The Smithsonian launched a website on Tuesday that is intended to let the public help transcribe thousands of documents including Civil War journals and early American currency.
Users interested in joining the institution's effort to transcribe digitized documents can register online to get started. According to the Smithsonian, the enormous collection of papers would take decades to transcribe if only museum staff did the work.
The Smithsonian has thousands of digitized images of documents, such as letters written by famous artists and botany specimen labels from a century ago, that were handwritten or are difficult for a computer to decipher for other reasons.

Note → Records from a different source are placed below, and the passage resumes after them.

===== src/pxu_pkg.sv =====
// package: constants, states and carriers of the exception sequencing unit
package pxu_pkg;

  // ----------------------------------------------------------------
  // vector numbers
  // ----------------------------------------------------------------
  localparam logic [7:0] PXU_VEC_RESET = 8'h00; // initial stack and pc
  localparam logic [7:0] PXU_VEC_BUS_ERR = 8'h02; // bus error
  localparam logic [7:0] PXU_VEC_ADDR_ERR = 8'h03; // odd address
  localparam logic [7:0] PXU_VEC_ILLEGAL = 8'h04; // illegal first word
  localparam logic [7:0] PXU_VEC_ZERO_DIV = 8'h05; // divisor zero
  localparam logic [7:0] PXU_VEC_BOUNDS = 8'h06; // bounds check
  localparam logic [7:0] PXU_VEC_OVERFLOW = 8'h07; // overflow trap
  localparam logic [7:0] PXU_VEC_PRIV = 8'h08; // privilege violation
  localparam logic [7:0] PXU_VEC_TRACE = 8'h09; // trace
  localparam logic [7:0] PXU_VEC_LINE_A = 8'h0a; // unimplemented 1010
  localparam logic [7:0] PXU_VEC_LINE_F = 8'h0b; // unimplemented 1111
  localparam logic [7:0] PXU_VEC_UNINIT = 8'h0f; // uninitialised peripheral
  localparam logic [7:0] PXU_VEC_SPURIOUS = 8'h18; // nobody answered
  localparam logic [7:0] PXU_VEC_AUTO_BASE = 8'h18; // autovector = base+lvl
  localparam logic [7:0] PXU_VEC_TRAP_BASE = 8'h20; // system-call traps

  // ----------------------------------------------------------------
  // status register layout and opcode classes
  // ----------------------------------------------------------------
  localparam int PXU_SR_T_BIT = 15; // trace bit
  localparam int PXU_SR_S_BIT = 13; // supervisor bit
  localparam int PXU_SR_MASK_LO = 8; // priority mask low bit
  localparam logic [15:0] PXU_SR_RESET = 16'h2700; // supervisor, mask seven
  localparam logic [2:0] PXU_LEVEL_NMI = 3'h7; // non-maskable level
  localparam logic [2:0] PXU_LEVEL_NONE = 3'h0; // no request
  localparam logic [3:0] PXU_LINE_A = 4'ha; // top nibble 1010
  localparam logic [3:0] PXU_LINE_F = 4'hf; // top nibble 1111
  localparam logic [1:0] PXU_VEC_ADDR_PAD = 2'h0; // address bits 1:0
  localparam logic [13:0] PXU_VEC_ADDR_HI = 14'h0000; // address bits 23:10

  // ----------------------------------------------------------------
  // register port map and timing
  // ----------------------------------------------------------------
  localparam logic [7:0] PXU_REG_SR = 8'h00; // status register, rw
  localparam logic [7:0] PXU_REG_STATE = 8'h04; // sequencer state, ro
  localparam logic [7:0] PXU_REG_LAST_VEC = 8'h08; // last vector, ro
  localparam int PXU_EXT_RESET_CYCLES = 16; // external reset pulse

  // sequencer states, one-hot
  typedef enum logic [5:0] {
    PXU_ST_RESET = 6'b000001, // reset entry pending
    PXU_ST_RUN = 6'b000010, // instruction executing
    PXU_ST_BOUND = 6'b000100, // between instructions
    PXU_ST_ACK = 6'b001000, // interrupt acknowledge read
    PXU_ST_WAIT = 6'b010000, // core stacking and fetching vector
    PXU_ST_HALT = 6'b100000 // double fault, only reset leaves
  } pxu_state_e;

  // report from the core at the end of an instruction
  typedef struct packed {
    logic done; // instruction completed, one-cycle pulse
    logic trap; // system-call trap executed
    logic [3:0] trap_num; // trap number
    logic ovf_trap; // overflow_trap_instruction with overflow set
    logic bounds_fail; // bounds_check_instruction out of bounds
    logic div_zero; // signed or unsigned divide by zero
    logic [15:0] next_word; // first word of the next instruction
    logic next_legal; // next word decodes as a legal opcode
    logic next_priv; // next instruction is privileged
    logic [23:0] next_pc; // address of the next instruction
  } pxu_bound_s;

  // bus cycle end report from the core
  typedef struct packed {
    logic cycle_end; // a bus cycle ended this cycle
    logic bus_err; // it ended in bus error
    logic addr_err; // it was an odd word access
  } pxu_bus_s;

  // answer to the interrupt acknowledge read
  typedef struct packed {
    logic valid; // answer present this cycle
    logic auto_vec; // autovector requested
    logic bus_err; // bus error: spurious interrupt
    logic [7:0] vec; // vector number from the device
  } pxu_ack_s;

endpackage : pxu_pkg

"We are thrilled to invite the public to be our partners in the creation of knowledge to help open our resources for professional and casual researchers to make new discoveries," Smithsonian Secretary Wayne Clough said in a statement. "For years, the vast resources of the Smithsonian were powered by the pen; they can now be powered by the pixel."
After the documents are transcribed by people, they can be made searchable and used as a resource.
The Smithsonian's Transcription Center conducted beta testing during the last year using 1,000 volunteers and completing more than 13,000 pages of transcription. For one project, just 49 volunteers finished transcribing 200 pages of correspondence from members of the Monuments Men held in the Smithsonian's Archives of American Art collection in a week.
Some of the projects in need of transcribing are handwritten personal letters from artists such as Mary Cassatt and Grandma Moses; meticulous field observation notebooks by birdwatcher James Eike; and field reports from Langdon Warner, an American archaeologist who was among the Monuments Men fighting to protect historic treasures during World War II.